■ **DIRECTIONS FOR THIS TASK**: Write out the entries below exactly, from the first line to the one with "export SYNTH_SLANG_ARGS = --single-unit", both ends included.

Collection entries

§

--- config.mk ---
export PLATFORM = sky130hd
export DESIGN_NAME = glb_switch
export DESIGN_NICKNAME = d
export VERILOG_FILES = /design/src/design/glb_pkg.sv /design/src/design/glb_switch.sv
export SDC_FILE = /design/constraint.sdc
export NUM_CORES = 1
export LEC_CHECK = 0
export BUFFER_PORTS_ARGS = -buffer_cell sky130_fd_sc_hd__buf_4
export CAP_MARGIN = 20
export CORE_AREA = 2 2 133 135
export CTS_BUF_LIST = sky130_fd_sc_hd__clkbuf_4 sky130_fd_sc_hd__clkbuf_8
export DETAILED_ROUTE_END_ITERATION = 7
export DIE_AREA = 0 0 135 137
export PLACE_DENSITY_LB_ADDON = 0.2
export SLEW_MARGIN = 20
export SYNTH_ARGS = -nofsm -noshare
export SYNTH_HDL_FRONTEND = slang
export SYNTH_SLANG_ARGS = --single-unit
export TNS_END_PERCENT = 5
--- constraint.sdc ---
create_clock -name clk -period 1 [get_ports clk]
set_input_delay 0.1 -clock clk [delete_from_list [all_inputs] [get_ports clk]]
set_output_delay 0.1 -clock clk [all_outputs]
set_load 0.02 [all_outputs]
--- src/design/glb_pkg.sv ---
// Tile sizes, bank packet structs, APB structs, DMA header and register offsets
package glb_pkg;

    // Word and address widths
    localparam int DATA_WIDTH      = 32;
    localparam int BANKS_PER_TILE  = 2;
    localparam int BANK_ADDR_WIDTH = 8;
    localparam int GLB_ADDR_WIDTH  = 9;
    // Upper word address bits pick the bank
    localparam int BANK_SEL_WIDTH  = GLB_ADDR_WIDTH - BANK_ADDR_WIDTH;
    localparam int APB_ADDR_WIDTH  = 12;

    // Register byte offsets, bit 11 set
    localparam logic [APB_ADDR_WIDTH-1:0] REG_ST_START = 12'h800;
    localparam logic [APB_ADDR_WIDTH-1:0] REG_ST_NUM   = 12'h804;
    localparam logic [APB_ADDR_WIDTH-1:0] REG_LD_START = 12'h808;
    localparam logic [APB_ADDR_WIDTH-1:0] REG_LD_NUM   = 12'h80C;
    localparam logic [APB_ADDR_WIDTH-1:0] REG_CTRL     = 12'h810;
    localparam logic [APB_ADDR_WIDTH-1:0] REG_STATUS   = 12'h814;

    // Bank write
    typedef struct packed {
        logic                      wr_en;
        logic [GLB_ADDR_WIDTH-1:0] wr_addr;
        logic [DATA_WIDTH-1:0]     wr_data;
    } wr_packet_t;

    // Bank read request
    typedef struct packed {
        logic                      rd_en;
        logic [GLB_ADDR_WIDTH-1:0] rd_addr;
    } rdrq_packet_t;

    // Bank read response
    typedef struct packed {
        logic                  rd_data_valid;
        logic [DATA_WIDTH-1:0] rd_data;
    } rdrs_packet_t;

    // One DMA run, count is one bit wider to hold a full tile
    typedef struct packed {
        logic [GLB_ADDR_WIDTH-1:0] start_addr;
        logic [GLB_ADDR_WIDTH:0]   num_words;
    } dma_header_t;

    // APB master to slave
    typedef struct packed {
        logic                      psel;
        logic                      penable;
        logic                      pwrite;
        logic [APB_ADDR_WIDTH-1:0] paddr;
        logic [DATA_WIDTH-1:0]     pwdata;
    } apb_req_t;

    // APB slave to master
    typedef struct packed {
        logic [DATA_WIDTH-1:0] prdata;
        logic                  pready;
        logic                  pslverr;
    } apb_rsp_t;

endpackage

--- src/design/glb_switch.sv ---
// glb_switch: fixed-priority write and read arbitration, bank routing, response steering
`timescale 1ns/1ps

module glb_switch (
    input  logic                  clk,
    input  logic                  reset,

    // Requesters
    input  glb_pkg::wr_packet_t   wr_packet_pr2sw,
    input  glb_pkg::wr_packet_t   wr_packet_d2sw,
    input  glb_pkg::rdrq_packet_t rdrq_packet_pr2sw,
    input  glb_pkg::rdrq_packet_t rdrq_packet_d2sw,
    output glb_pkg::rdrs_packet_t rdrs_packet_sw2pr,
    output glb_pkg::rdrs_packet_t rdrs_packet_sw2d,
    output logic                  proc_wr_grant,
    output logic                  proc_rd_grant,

    // Banks
    output glb_pkg::wr_packet_t   wr_packet_sw2b [glb_pkg::BANKS_PER_TILE],
    output glb_pkg::rdrq_packet_t rdrq_packet_sw2b [glb_pkg::BANKS_PER_TILE],
    input  glb_pkg::rdrs_packet_t rdrs_packet_b2sw_arr [glb_pkg::BANKS_PER_TILE]
);

    glb_pkg::wr_packet_t                wr_sel;
    glb_pkg::rdrq_packet_t              rdrq_sel;
    glb_pkg::rdrs_packet_t              rdrs_sel;
    logic [glb_pkg::BANK_SEL_WIDTH-1:0] wr_bank;
    logic [glb_pkg::BANK_SEL_WIDTH-1:0] rd_bank;
    // Tag of the read in flight
    logic [glb_pkg::BANK_SEL_WIDTH-1:0] tag_bank;
    logic                               tag_dma;

    // DMA always wins, processor only gets idle slots
    assign proc_wr_grant = wr_packet_pr2sw.wr_en & ~wr_packet_d2sw.wr_en;
    assign proc_rd_grant = rdrq_packet_pr2sw.rd_en & ~rdrq_packet_d2sw.rd_en;

    assign wr_sel   = wr_packet_d2sw.wr_en ? wr_packet_d2sw : wr_packet_pr2sw;
    assign rdrq_sel = rdrq_packet_d2sw.rd_en ? rdrq_packet_d2sw : rdrq_packet_pr2sw;

    // Bank from top address bits
    assign wr_bank = wr_sel.wr_addr[glb_pkg::GLB_ADDR_WIDTH-1 -: glb_pkg::BANK_SEL_WIDTH];
    assign rd_bank = rdrq_sel.rd_addr[glb_pkg::GLB_ADDR_WIDTH-1 -: glb_pkg::BANK_SEL_WIDTH];

    // Fan out, enable only the addressed bank
    always_comb begin
        for (int b = 0; b < glb_pkg::BANKS_PER_TILE; b++) begin
            wr_packet_sw2b[b]         = wr_sel;
            wr_packet_sw2b[b].wr_en   = wr_sel.wr_en & (int'(wr_bank) == b);
            rdrq_packet_sw2b[b]       = rdrq_sel;
            rdrq_packet_sw2b[b].rd_en = rdrq_sel.rd_en & (int'(rd_bank) == b);
        end
    end

    // Remember owner and bank for next-cycle response
    always_ff @(posedge clk) begin
        if (reset) begin
            tag_dma  <= 1'b0;
            tag_bank <= '0;
        end else if (rdrq_sel.rd_en) begin
            tag_dma  <= rdrq_packet_d2sw.rd_en;
            tag_bank <= rd_bank;
        end
    end

    assign rdrs_sel = rdrs_packet_b2sw_arr[tag_bank];

    // Steer response to its owner only
    always_comb begin
        rdrs_packet_sw2d                 = rdrs_sel;
        rdrs_packet_sw2d.rd_data_valid   = rdrs_sel.rd_data_valid & tag_dma;
        rdrs_packet_sw2pr                = rdrs_sel;
        rdrs_packet_sw2pr.rd_data_valid  = rdrs_sel.rd_data_valid & ~tag_dma;
    end

endmodule

# After elaboration in Yosys (flattened, before gate mapping)

Index checks and enable logic that the tools add are counted.

Register bits after elaboration: 2
Input bits: 172
Output and inout bits: 172
Logic and storage cells: 22

Magnitude comparators: 1
Multiplexer cells: 5
Bitwise gates (word level): 14

Operator list:

| cell                                       | number |
|---|---|
| two-way mux 33 bit                         | 3 |
| two-way mux 42 bit                         | 1 |
| two-way mux 10 bit                         | 1 |
| bitwise AND 1 bit                          | 8 |
| NOT 1 bit                                  | 5 |
| >= comparator 2 bit, second input constant | 1 |
| NOT 1 -> 2 bit                             | 1 |

# Longest topological paths before layout

Depth in word-level cells: 5
Mapped depth: 5

# Least setup slack after synthesis

Ideal clock, no wire load.

Path kind: input-to-output
Start: input port wr_packet_d2sw[41] in the netlist's numbering
End: output port wr_packet_sw2b[82] in the netlist's numbering
Arrival time: 1.157 ns
Slack: -0.257 ns
Stages: 4
Path buffers: 3
Path through: buf_6 -> buf_6 -> o21ai_0 -> buf_4

RTL lines:

| what        | line             | text |
|---|---|---|
| from (decl) | glb_switch.sv:10 | `input glb_pkg::wr_packet_t wr_packet_d2sw,` |
| to (decl)   | glb_switch.sv:19 | `output glb_pkg::wr_packet_t wr_packet_sw2b [glb_pkg::BANKS_PER_TILE],` |

==> results.md <==
- Status: complete, but fails checks
- Failing checks: negative setup slack
- CP max FO: 14
- CP max stage delay: 400 ps
- Critical path required time: about 900 ps
- Top_reg_cell synth: dfxtp_1
- Die height: approximately 140 um
- Total GRT Usage: under 10%
- Via density: between 3 and 4
- WHS Path Cells: 2
- Distinct cells, synth: 19
- Maximum VDD drop: approximately 350 uV
- Final Max Slew Viols: 0
- Max-cap violations: 0
- Top-count cell post-synth: buf_4
- Post-synth EDFFs: 0
- Hold worst-path end: tag_bank
- CTS Root Cell: clkbuf_8
- Final setup violation count: slightly above 70
- Hold WC Path Type: in -> reg
- Cell-internal power: approximately 2 mW
- Register area share after synthesis: approximately 2.0%
- Drt wl/cell: ~14 um
- Pwr Total: 3.42 mW
- Die width: around 140 um
- Cells after DPL: 685
- Share of cells above drive strength 1: a little over nine tenths
- HP Start: reset
- Clock buffer depth: 2
- Final std cells w/o fill: just under 700
- Switching power: approximately 1.5 mW
- CTS H-tree lvls: 1
- Initial DRT Pass Iterations: 4
- Initial DRC count: 40
- DRT antenna net count: 0
- Mapped Avg Cell Area: ~9.8 um2
- Comb pwr share: 88.2%
- Total grt overflow: 0
- FF+latch count, synth: 2
- FF+latch area: roughly 44 um2
- Async SR Flop Fraction: 0%
- Endpoints failing hold: 0
- Multiplexer area fraction after synthesis: between 50% and 60%
- Post-synth top cells: buf_4 (92), mux2_2 (46), mux2_4 (34), buf_6 (6)
- Final Cycle Share: 137%
- Top-area cell type share of the netlist area: around a third
- Static Leakage: about 2.5 nW
- Simple-Gate Fraction of Synth Area: under 10%
- Worst Setup Path Type: reg -> out
- Antenna diodes: 0
- Worst Slack Setup Final: -372 ps
- Pre-CTS setup slack: -245 ps
- Residual DRC: 0
- Fmax: roughly 730 MHz
- First-pass GRT wire length: 13.0 mm
- Multi-input logic area: 1280 um2
- Synth Net Count: 379
- Core box area: approximately 17000 um2
- TritonCTS clock tree: yes
- Worst setup EP type: output pin
- R2r worst-path depth: 3
- Gpl congestion: between 0.7 and 0.8
- Worst hold slack: around 54 ps
- Initial Util: 11.9%
- Routed wire length: a little under 10 mm
- Compound-Gate Fraction of Synth Area: around 2.6%
- Row cnt: between 40 and 50
- Die area: between 15000 and 20000 um2
- Area growth syn-to-layout: 122%
- Largest family of logic cells by synthesized area: multiplexers
- Reg2Reg Setup Slack: around 70 ps
- Sequential share of power: approximately 2.8%
- Area leader, netlist: buf_4
- Largest cells by area after synthesis: buf_4 (34%), mux2_2 (26%), mux2_4 (25%)
- Crit-path cells: buf_12 -> mux2_4 -> buf_4
- Final net count: 638
- Clk pwr share: about 9%
- Initial antenna violation count: 0
- Clock-pin slew on the worst setup and hold paths: roughly 30 ps
- Worst-Skew Late Latency: roughly 200 ps
- Ys Warns: 0
- Synth Area in XOR/XNOR: 0%
- Clk sinks: 2
- Detailed placement HPWL: about 9.0 mm
- Crit path time final: ~1400 ps
- Unrepaired setup endpoints after global routing: yes
- Crit path arrival time: between 1000 and 1500 ps
- Switching Share: a little over two fifths
- Pwr Density: about 760 nW/um2
- Vias post-DR: 2297
- Relative slew slack: between 80 and 90%
- Synthesized cell area: ~2000 um2
- Fin Clk Skew: 0 ps
- Startpoint type of the worst setup path: register
- Tightest Pin Transition: between 200 and 300 ps
- Adder-cell share of the synthesized area: 0%
- Largest net degree at the start of global routing: 23
- FF-to-FF End: tag_bank
- Post-synthesis cell count: approximately 210
- Input/output buffers: 343
- I/O pins: around 340
- Vias in the first global route: around 2300
- Slowest CP cell: dfxtp_4
- Num CTS Buffers: 3
- Worst R2R Start: tag_bank
- Fillers: 1869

§

■ **SOLUTION FOR THIS PROBLEM**:
--- config.mk ---
export PLATFORM = sky130hd
export DESIGN_NAME = glb_switch
export DESIGN_NICKNAME = d
export VERILOG_FILES = /design/src/design/glb_pkg.sv /design/src/design/glb_switch.sv
export SDC_FILE = /design/constraint.sdc
export NUM_CORES = 1
export LEC_CHECK = 0
export BUFFER_PORTS_ARGS = -buffer_cell sky130_fd_sc_hd__buf_4
export CAP_MARGIN = 20
export CORE_AREA = 2 2 133 135
export CTS_BUF_LIST = sky130_fd_sc_hd__clkbuf_4 sky130_fd_sc_hd__clkbuf_8
export DETAILED_ROUTE_END_ITERATION = 7
export DIE_AREA = 0 0 135 137
export PLACE_DENSITY_LB_ADDON = 0.2
export SLEW_MARGIN = 20
export SYNTH_ARGS = -nofsm -noshare
export SYNTH_HDL_FRONTEND = slang
export SYNTH_SLANG_ARGS = --single-unit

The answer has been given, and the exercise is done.